Alcool: 220 conducteurs contraints d’installer un éthylotest antidémarrage

Alcool: 220 conducteurs contraints d’installer un éthylotest antidémarrage

Durant la présentation de la nouvelle campagne Bob, qui se tenait à la Maison des Brasseurs sur la Grand-Place de Bruxelles, le ministre fédéral de la Mobilité, François Bellot (MR), a rappelé que boire et conduire ne font pas bon ménage. Il a pointé le risque d’accident jusqu’à 200 fois plus élevé pour les conducteurs imbibés. D’autant plus que la limite d’alcool imposée est souvent largement dépassée. «Ainsi quatre conducteurs sur 10 impliqués dans un accident ont une alcoolémie de plus de 1,8 pour mille, soit 3,5 fois la limite autorisée», a fait remarquer le ministre libéral, soulignant au passage que cela représente tout de même 18 bières.

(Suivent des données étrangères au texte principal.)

Background: an optimization exercise with open tools, aiming at small area and a short achievable clock period. Do not read the settings as production practice. No functional check of the RTL was part of any run shown here.

==> flow/design.v, too long to show whole: its modules and the start of the top module <==
// module burin_drain_fp: 1284 lines
module burin_drain_fp (
    input  wire        clk,
    input  wire        rst,
    input  wire        in_valid,
    input  wire        in_acc_fp,
    input  wire [31:0] in_acc,
    input  wire [31:0] in_scale,
    input  wire [2:0]  in_fmt,
    output reg         out_valid,
    output reg  [31:0] out_data,
    output reg         out_sat
);
  // ...
==> flow/flow/run.sh <==
#!/bin/bash
# Standard synthesis and layout. Timing repair (floorplan, post-place, CTS, global route)
# works on every path whose setup slack at the design's clock period is below the margin in
# flow/margin.txt, and may resize cells across footprints. The constraints are the design's.
set -euo pipefail
MARGIN=$(cat flow/margin.txt)
bash standard.sh synth > synth_make.log 2>&1
bash standard.sh SETUP_SLACK_MARGIN=$MARGIN MATCH_CELL_FOOTPRINT=0 SKIP_GATE_CLONING=1 finish > layout_make.log 2>&1
==> flow/flow/margin.txt <==
17.3
==> flow/standard.sh <==
#!/bin/bash
# synth_recipe.tcl (not shown) runs the flow's synth.tcl, then flattens the netlist and writes it again
# the make line also repeats each setting of config.mk as NAME=value (left out here)
make -C /OpenROAD-flow-scripts/flow DESIGN_CONFIG=/design/flow/config.mk WORK_HOME=/design/flow/orfs CLKGATE_MAP_FILE= SYNTH_SCRIPT=/design/flow/synth_recipe.tcl "${@:-finish}"
==> flow/config.mk <==
export PLATFORM = sky130hd
export DESIGN_NAME = burin_drain_fp
export DESIGN_NICKNAME = burin_drain_fp
export VERILOG_FILES = /design/flow/design.v
export SDC_FILE = /design/flow/constraint.sdc
export NUM_CORES = 4
export LEC_CHECK = 0
export CAP_MARGIN = 20
export CORE_MARGIN = 2
export CORE_UTILIZATION = 40
export PLACE_DENSITY = 0.6
export SLEW_MARGIN = 20
==> flow/constraint.sdc <==
create_clock -name core_clock -period 23.0 [get_ports {clk}]
set_input_delay 4.6000 -clock core_clock [delete_from_list [all_inputs] [get_ports {clk}]]
set_output_delay 4.6000 -clock core_clock [all_outputs]
set_load 0.01 [all_outputs]
==> flow_summary_export.csv, run 1 <==
group,metric,value,unit
run_status,outcome,"no timing/DRC/antenna violations",
placed_design,placed_cells,4521,
setup_path,cp.depth,28,
hold_path,hold_start,"c_sign",
sta,whs,331,ps
synthesis,yosysUniqueCellTypes,89,
sta,relSlewSlack,21.4,%
setup_path,cpMaxStageDelayCell,"fa_1",
clock_tree,hold_buffers,0,
setup_path,crit_arrival,6700,ps
sta,skew,43.3,ps
finish,insertedDiodeCount,0,
drt,vias,27100,
sta,finalSetupTns,0,ps
drt,wl_met2,50000,um
finish,drive_gt1_share,17.6,%
placed_design,preCtsSetupSlack,15910,ps
placed_design,gp_congestion,0.921,
clock_tree,ctsRootBufferMaster,"clkbuf_16",
synthesis,post-synth-top-count-cell,"inv_1",
sta,grt_setup_unrepaired,"true",
placed_design,port_buffers,104,
finish,final_cells,4718,
clock_tree,ctsResizeCount,253,
sta,hold_viol_final,0,
sta,fin_ws,16780,ps
setup_path,r2r_start,"c_y[14]",
setup_path,crit_path_frequent_cell,"a21o_1",
global_routing,grt_pass1_vias,28000,
finish,nClkBuffers,53,
synthesis,yosys.area.top_type,"fa_1",
placed_design,dpl_cell_area,35300,um2
floorplan,n_tap_cell,1070,
finish,signal_buffers,305,
synthesis,ys_seq_area_share,19.0,%
synthesis,syn_inst,3548,
global_routing,grt_pass1_wl,167000,um
synthesis,synth_top_area_share,20.4,%
floorplan,core-area,82100,um2
==> run 2: changes to the inputs <==
--- a/flow/design.v
+++ b/flow/design.v
@@ -820,18 +820,18 @@
     wire t743 = t640 ^ t641 ^ pp15[21];
     wire t744 = (t640 & t641) | (t640 & pp15[21]) | (t641 & pp15[21]);
     wire t745 = t642 ^ t643 ^ 1'b1;
     wire t746 = (t642 & t643) | (t642 & 1'b1) | (t643 & 1'b1);
     wire t747 = t644 ^ ~bn[14] ^ pp15[23];
     wire t748 = (t644 & ~bn[14]) | (t644 & pp15[23]) | (~bn[14] & pp15[23]);
     wire t749 = pp15[24] ^ 1'b1;
     wire t750 = pp15[24] & 1'b1;
-    wire [54:0] cs_x = {t748, t746, t744, t742, t740, t738, t736, t734, t732, t730, t728, t726, t724, t722, t720, t718, t716, t714, t712, t710, t708, t706, t704, t702, t700, t698, t696, t694, t692, t690, t688, t686, t684, t682, t680, t678, t676, t674, t672, t670, t668, t666, t664, t662, t660, t658, t656, t654, t652, t650, t648, t646, t645, pp0[1], pp0[0]};
-    wire [54:0] cs_y = {t749, t747, t745, t743, t741, t739, t737, t735, t733, t731, t729, t727, t725, t723, t721, t719, t717, t715, t713, t711, t709, t707, t705, t703, t701, t699, t697, t695, t693, t691, t689, t687, t685, t683, t681, t679, t677, t675, t673, t671, t669, t667, t665, t663, t661, t659, t657, t655, t653, t651, t649, t647, bn[1], 1'b0, bn[0]};
+    wire [55:0] cs_x = {t750, t748, t746, t744, t742, t740, t738, t736, t734, t732, t730, t728, t726, t724, t722, t720, t718, t716, t714, t712, t710, t708, t706, t704, t702, t700, t698, t696, t694, t692, t690, t688, t686, t684, t682, t680, t678, t676, t674, t672, t670, t668, t666, t664, t662, t660, t658, t656, t654, t652, t650, t648, t646, t645, pp0[1], pp0[0]};
+    wire [55:0] cs_y = {~bn[15], t749, t747, t745, t743, t741, t739, t737, t735, t733, t731, t729, t727, t725, t723, t721, t719, t717, t715, t713, t711, t709, t707, t705, t703, t701, t699, t697, t695, t693, t691, t689, t687, t685, t683, t681, t679, t677, t675, t673, t671, t669, t667, t665, t663, t661, t659, t657, t655, t653, t651, t649, t647, bn[1], 1'b0, bn[0]};
     reg [4:0] f_u;
     reg [7:0] f_c;
     always @(*) begin
         case (r_fmt)
             3'd0: begin f_u = 5'd20; f_c = 8'd144; end
             3'd1: begin f_u = 5'd21; f_c = 8'd136; end
             3'd2: begin f_u = 5'd16; f_c = 8'd24;  end
             3'd3: begin f_u = 5'd13; f_c = 8'd136; end
@@ -840,35 +840,37 @@
     end
     wire [7:0]  a_efp = {a_ef[7:1], a_ef[0] | a_efz};
     wire [7:0]  s_efp = {s_ef[7:1], s_ef[0] | s_efz};
     wire signed [10:0] x_t = $signed({3'd0, f_c}) - $signed({3'd0, s_efp})
                            + (r_fp ? ($signed(11'sd150) - $signed({3'd0, a_efp})) : 11'sd0);
     wire signed [10:0] x_tu = x_t + $signed({6'd0, f_u});
     wire [6:0] x_shs = (x_tu > 11'sd79) ? 7'd79 : x_tu[6:0];
     wire signed [9:0] x_tc = (x_t > 11'sd55) ? 10'sd55 : x_t[9:0];
+    wire x_zero = a_zero | s_zero;
     reg        c_valid;
-    reg [54:0] c_x, c_y;
+    reg [55:0] c_x, c_y;
     reg [6:0]  c_shs;
     reg [9:0]  c_t;
-    reg        c_nan, c_inf, c_sign;
+    reg        c_nan, c_inf, c_zero, c_sign;
     reg [2:0]  c_fmt;
     always @(posedge clk) begin
         c_valid <= r_valid & ~rst;
         c_x     <= cs_x;
         c_y     <= cs_y;
         c_shs   <= x_shs;
         c_t     <= x_tc;
         c_nan   <= x_nan;
         c_inf   <= x_inf;
+        c_zero  <= x_zero;
         c_sign  <= x_sign;
         c_fmt   <= r_fmt;
     end
-    wire [54:0] prod_g0 = c_x & c_y;
-    wire [54:0] prod_p0 = c_x ^ c_y;
+    wire [54:0] prod_g0 = c_x[54:0] & c_y[54:0];
+    wire [54:0] prod_p0 = c_x[54:0] ^ c_y[54:0];
     wire prod_g1_1 = prod_g0[1] | (prod_p0[1] & prod_g0[0]);
     wire prod_p1_1 = prod_p0[1] & prod_p0[0];
     wire prod_g1_3 = prod_g0[3] | (prod_p0[3] & prod_g0[2]);
     wire prod_p1_3 = prod_p0[3] & prod_p0[2];
     wire prod_g1_5 = prod_g0[5] | (prod_p0[5] & prod_g0[4]);
     wire prod_p1_5 = prod_p0[5] & prod_p0[4];
     wire prod_g1_7 = prod_g0[7] | (prod_p0[7] & prod_g0[6]);
     wire prod_p1_7 = prod_p0[7] & prod_p0[6];
@@ -1059,81 +1061,84 @@
     wire prod_g10_50 = prod_g0[50] | (prod_p0[50] & prod_g9_49);
     wire prod_p10_50 = prod_p0[50] & prod_p9_49;
     wire prod_g10_52 = prod_g0[52] | (prod_p0[52] & prod_g8_51);
     wire prod_p10_52 = prod_p0[52] & prod_p8_51;
     wire prod_g10_54 = prod_g0[54] | (prod_p0[54] & prod_g9_53);
     wire prod_p10_54 = prod_p0[54] & prod_p9_53;
     wire [54:0] prod_c = {prod_g9_53, prod_g10_52, prod_g8_51, prod_g10_50, prod_g9_49, prod_g10_48, prod_g6_47, prod_g10_46, prod_g9_45, prod_g10_44, prod_g8_43, prod_g10_42, prod_g9_41, prod_g10_40, prod_g7_39, prod_g10_38, prod_g9_37, prod_g10_36, prod_g8_35, prod_g10_34, prod_g9_33, prod_g10_32, prod_g5_31, prod_g10_30, prod_g9_29, prod_g10_28, prod_g8_27, prod_g10_26, prod_g9_25, prod_g10_24, prod_g7_23, prod_g10_22, prod_g9_21, prod_g10_20, prod_g8_19, prod_g10_18, prod_g9_17, prod_g10_16, prod_g4_15, prod_g10_14, prod_g9_13, prod_g10_12, prod_g8_11, prod_g10_10, prod_g9_9, prod_g10_8, prod_g3_7, prod_g10_6, prod_g9_5, prod_g10_4, prod_g2_3, prod_g10_2, prod_g1_1, prod_g0[0], 1'b0};
     wire [54:0] prod = prod_p0 ^ prod_c;
-    wire [63:0] prod64 = {9'd0, prod};
-    wire lz_v1 = prod64[1] | prod64[0];
-    wire lz_p1 = prod64[1];
-    wire lz_v2 = prod64[3] | prod64[2];
-    wire lz_p2 = prod64[3];
-    wire lz_v3 = prod64[5] | prod64[4];
-    wire lz_p3 = prod64[5];
-    wire lz_v4 = prod64[7] | prod64[6];
-    wire lz_p4 = prod64[7];
-    wire lz_v5 = prod64[9] | prod64[8];
-    wire lz_p5 = prod64[9];
-    wire lz_v6 = prod64[11] | prod64[10];
-    wire lz_p6 = prod64[11];
-    wire lz_v7 = prod64[13] | prod64[12];
-    wire lz_p7 = prod64[13];
-    wire lz_v8 = prod64[15] | prod64[14];
-    wire lz_p8 = prod64[15];
-    wire lz_v9 = prod64[17] | prod64[16];
-    wire lz_p9 = prod64[17];
-    wire lz_v10 = prod64[19] | prod64[18];
-    wire lz_p10 = prod64[19];
-    wire lz_v11 = prod64[21] | prod64[20];
-    wire lz_p11 = prod64[21];
-    wire lz_v12 = prod64[23] | prod64[22];
-    wire lz_p12 = prod64[23];
-    wire lz_v13 = prod64[25] | prod64[24];
-    wire lz_p13 = prod64[25];
-    wire lz_v14 = prod64[27] | prod64[26];
-    wire lz_p14 = prod64[27];
-    wire lz_v15 = prod64[29] | prod64[28];
-    wire lz_p15 = prod64[29];
-    wire lz_v16 = prod64[31] | prod64[30];
-    wire lz_p16 = prod64[31];
-    wire lz_v17 = prod64[33] | prod64[32];
-    wire lz_p17 = prod64[33];
-    wire lz_v18 = prod64[35] | prod64[34];
-    wire lz_p18 = prod64[35];
-    wire lz_v19 = prod64[37] | prod64[36];
-    wire lz_p19 = prod64[37];
-    wire lz_v20 = prod64[39] | prod64[38];
-    wire lz_p20 = prod64[39];
-    wire lz_v21 = prod64[41] | prod64[40];
-    wire lz_p21 = prod64[41];
-    wire lz_v22 = prod64[43] | prod64[42];
-    wire lz_p22 = prod64[43];
-    wire lz_v23 = prod64[45] | prod64[44];
-    wire lz_p23 = prod64[45];
-    wire lz_v24 = prod64[47] | prod64[46];
-    wire lz_p24 = prod64[47];
-    wire lz_v25 = prod64[49] | prod64[48];
-    wire lz_p25 = prod64[49];
-    wire lz_v26 = prod64[51] | prod64[50];
-    wire lz_p26 = prod64[51];
-    wire lz_v27 = prod64[53] | prod64[52];
-    wire lz_p27 = prod64[53];
-    wire lz_v28 = prod64[55] | prod64[54];
-    wire lz_p28 = prod64[55];
-    wire lz_v29 = prod64[57] | prod64[56];
-    wire lz_p29 = prod64[57];
-    wire lz_v30 = prod64[59] | prod64[58];
-    wire lz_p30 = prod64[59];
-    wire lz_v31 = prod64[61] | prod64[60];
-    wire lz_p31 = prod64[61];
-    wire lz_v32 = prod64[63] | prod64[62];
-    wire lz_p32 = prod64[63];
+    wire [55:0] lz_t = c_x ^ c_y;
+    wire [55:0] lz_z = ~(c_x | c_y);
+    wire [54:0] lz_f = ~(lz_t[55:1] ^ lz_z[54:0]);
+    wire [63:0] lz_f64 = {9'd0, lz_f};
+    wire lz_v1 = lz_f64[1] | lz_f64[0];
+    wire lz_p1 = lz_f64[1];
+    wire lz_v2 = lz_f64[3] | lz_f64[2];
+    wire lz_p2 = lz_f64[3];
+    wire lz_v3 = lz_f64[5] | lz_f64[4];
+    wire lz_p3 = lz_f64[5];
+    wire lz_v4 = lz_f64[7] | lz_f64[6];
+    wire lz_p4 = lz_f64[7];
+    wire lz_v5 = lz_f64[9] | lz_f64[8];
+    wire lz_p5 = lz_f64[9];
+    wire lz_v6 = lz_f64[11] | lz_f64[10];
+    wire lz_p6 = lz_f64[11];
+    wire lz_v7 = lz_f64[13] | lz_f64[12];
+    wire lz_p7 = lz_f64[13];
+    wire lz_v8 = lz_f64[15] | lz_f64[14];
+    wire lz_p8 = lz_f64[15];
+    wire lz_v9 = lz_f64[17] | lz_f64[16];
+    wire lz_p9 = lz_f64[17];
+    wire lz_v10 = lz_f64[19] | lz_f64[18];
+    wire lz_p10 = lz_f64[19];
+    wire lz_v11 = lz_f64[21] | lz_f64[20];
+    wire lz_p11 = lz_f64[21];
+    wire lz_v12 = lz_f64[23] | lz_f64[22];
+    wire lz_p12 = lz_f64[23];
+    wire lz_v13 = lz_f64[25] | lz_f64[24];
+    wire lz_p13 = lz_f64[25];
+    wire lz_v14 = lz_f64[27] | lz_f64[26];
+    wire lz_p14 = lz_f64[27];
+    wire lz_v15 = lz_f64[29] | lz_f64[28];
+    wire lz_p15 = lz_f64[29];
+    wire lz_v16 = lz_f64[31] | lz_f64[30];
+    wire lz_p16 = lz_f64[31];
+    wire lz_v17 = lz_f64[33] | lz_f64[32];
+    wire lz_p17 = lz_f64[33];
+    wire lz_v18 = lz_f64[35] | lz_f64[34];
+    wire lz_p18 = lz_f64[35];
+    wire lz_v19 = lz_f64[37] | lz_f64[36];
+    wire lz_p19 = lz_f64[37];
+    wire lz_v20 = lz_f64[39] | lz_f64[38];
+    wire lz_p20 = lz_f64[39];
+    wire lz_v21 = lz_f64[41] | lz_f64[40];
+    wire lz_p21 = lz_f64[41];
+    wire lz_v22 = lz_f64[43] | lz_f64[42];
+    wire lz_p22 = lz_f64[43];
+    wire lz_v23 = lz_f64[45] | lz_f64[44];
+    wire lz_p23 = lz_f64[45];
+    wire lz_v24 = lz_f64[47] | lz_f64[46];
+    wire lz_p24 = lz_f64[47];
+    wire lz_v25 = lz_f64[49] | lz_f64[48];
+    wire lz_p25 = lz_f64[49];
+    wire lz_v26 = lz_f64[51] | lz_f64[50];
+    wire lz_p26 = lz_f64[51];
+    wire lz_v27 = lz_f64[53] | lz_f64[52];
+    wire lz_p27 = lz_f64[53];
+    wire lz_v28 = lz_f64[55] | lz_f64[54];
+    wire lz_p28 = lz_f64[55];
+    wire lz_v29 = lz_f64[57] | lz_f64[56];
+    wire lz_p29 = lz_f64[57];
+    wire lz_v30 = lz_f64[59] | lz_f64[58];
+    wire lz_p30 = lz_f64[59];
+    wire lz_v31 = lz_f64[61] | lz_f64[60];
+    wire lz_p31 = lz_f64[61];
+    wire lz_v32 = lz_f64[63] | lz_f64[62];
+    wire lz_p32 = lz_f64[63];
     wire lz_v33 = lz_v2 | lz_v1;
     wire [1:0] lz_p33 = lz_v2 ? {1'b1, lz_p2} : {1'b0, lz_p1};
     wire lz_v34 = lz_v4 | lz_v3;
     wire [1:0] lz_p34 = lz_v4 ? {1'b1, lz_p4} : {1'b0, lz_p3};
     wire lz_v35 = lz_v6 | lz_v5;
     wire [1:0] lz_p35 = lz_v6 ? {1'b1, lz_p6} : {1'b0, lz_p5};
     wire lz_v36 = lz_v8 | lz_v7;
     wire [1:0] lz_p36 = lz_v8 ? {1'b1, lz_p8} : {1'b0, lz_p7};
@@ -1186,63 +1191,74 @@
     wire lz_v60 = lz_v56 | lz_v55;
     wire [3:0] lz_p60 = lz_v56 ? {1'b1, lz_p56} : {1'b0, lz_p55};
     wire lz_v61 = lz_v58 | lz_v57;
     wire [4:0] lz_p61 = lz_v58 ? {1'b1, lz_p58} : {1'b0, lz_p57};
     wire lz_v62 = lz_v60 | lz_v59;
     wire [4:0] lz_p62 = lz_v60 ? {1'b1, lz_p60} : {1'b0, lz_p59};
     wire lz_v63 = lz_v62 | lz_v61;
     wire [5:0] lz_p63 = lz_v62 ? {1'b1, lz_p62} : {1'b0, lz_p61};
-    wire [5:0] msb = lz_p63;
-    wire signed [10:0] nb   = $signed({5'd0, msb}) - $signed({c_t[9], c_t});
-    wire        normal = ~nb[10] & lz_v63;    
+    wire [5:0] msb = lz_p63;    
     reg [4:0] c_u;
     always @(*) begin
         case (c_fmt)
             3'd0: c_u = 5'd20;
             3'd1: c_u = 5'd21;
             3'd2: c_u = 5'd16;
             3'd3: c_u = 5'd13;
             default: c_u = 5'd0;
         endcase
     end
+    wire signed [10:0] nb   = $signed({5'd0, msb}) - $signed({c_t[9], c_t});
+    wire        normal = ~nb[10] & ~c_zero;
     wire [6:0]  shn  = {1'b0, msb} + {2'd0, c_u};
     wire [6:0]  sh   = normal ? shn : c_shs;
     wire [8:0]  base = normal ? nb[8:0] : 9'd0;
+    wire [78:0] wide = {prod, 24'd0} >> sh;
     reg        p_valid;
-    reg [54:0] p_prod;
-    reg [6:0]  p_sh;
+    reg [25:0] p_win;
     reg [8:0]  p_base;
+    reg        p_norm;
     reg        p_nan, p_inf, p_sign;
     reg [2:0]  p_fmt;
     always @(posedge clk) begin
         p_valid <= c_valid & ~rst;
-        p_prod  <= prod;
-        p_sh    <= sh;
+        p_win   <= wide[25:0];
         p_base  <= base;
+        p_norm  <= normal;
         p_nan   <= c_nan;
         p_inf   <= c_inf;
         p_sign  <= c_sign;
         p_fmt   <= c_fmt;
     end
-    wire [78:0] wide = {p_prod, 24'd0} >> p_sh;
-    wire [25:0] win = wide[25:0];
+    reg up_bit;
+    always @(*) begin
+        case (p_fmt)
+            3'd0:    up_bit = p_win[5];
+            3'd1:    up_bit = p_win[4];
+            3'd2:    up_bit = p_win[9];
+            3'd3:    up_bit = p_win[12];
+            default: up_bit = p_win[25];
+        endcase
+    end
+    wire        up  = p_norm & up_bit;
+    wire [25:0] win = up ? {1'b0, p_win[25:1]} : p_win;
     wire [24:0] rs  = win[25:1] + {24'd0, win[0]};    
     reg [1:0]  hb;
     reg [22:0] man;
     always @(*) begin
         case (p_fmt)
             3'd0:    begin hb = rs[4:3];   man = {20'd0, rs[2:0]};  end
             3'd1:    begin hb = rs[3:2];   man = {21'd0, rs[1:0]};  end
             3'd2:    begin hb = rs[8:7];   man = {16'd0, rs[6:0]};  end
             3'd3:    begin hb = rs[11:10]; man = {13'd0, rs[9:0]};  end
             default: begin hb = rs[24:23]; man = rs[22:0];          end
         endcase
     end
-    wire [9:0] ef = {1'b0, p_base} + {8'd0, hb};
+    wire [9:0] ef = {1'b0, p_base} + {8'd0, hb} + {9'd0, up};
     reg [31:0] d_data;
     reg        d_sat;
     always @(*) begin
         d_sat  = 1'b0;
         d_data = 32'd0;
         case (p_fmt)
             3'd0: begin
                 if (p_nan) d_data = 32'h7F;
==> run 2 against run 1 <==
Cell area rose by 5.4%. Largest cell class unchanged. Non-clock buffer count fell by 2. Register-to-register slack gained 390 ps. Critical endpoint is now out_data[10]. Final cell count is 10% higher.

Face à de tels contrevenants, ainsi qu’aux récidivistes sévères, le juge est tenu, depuis le 1er juillet 2018, d’imposer un éthylotest antidémarrage, a souligné le ministre Bellot. A ce jour, quelque 220 conducteurs ont été contraints d’équiper leur voiture d’un tel appareil. Outre l’installation de l’éthylotest, la personne doit également se faire accompagner par un organisme reconnu, tel que l’institut Vias.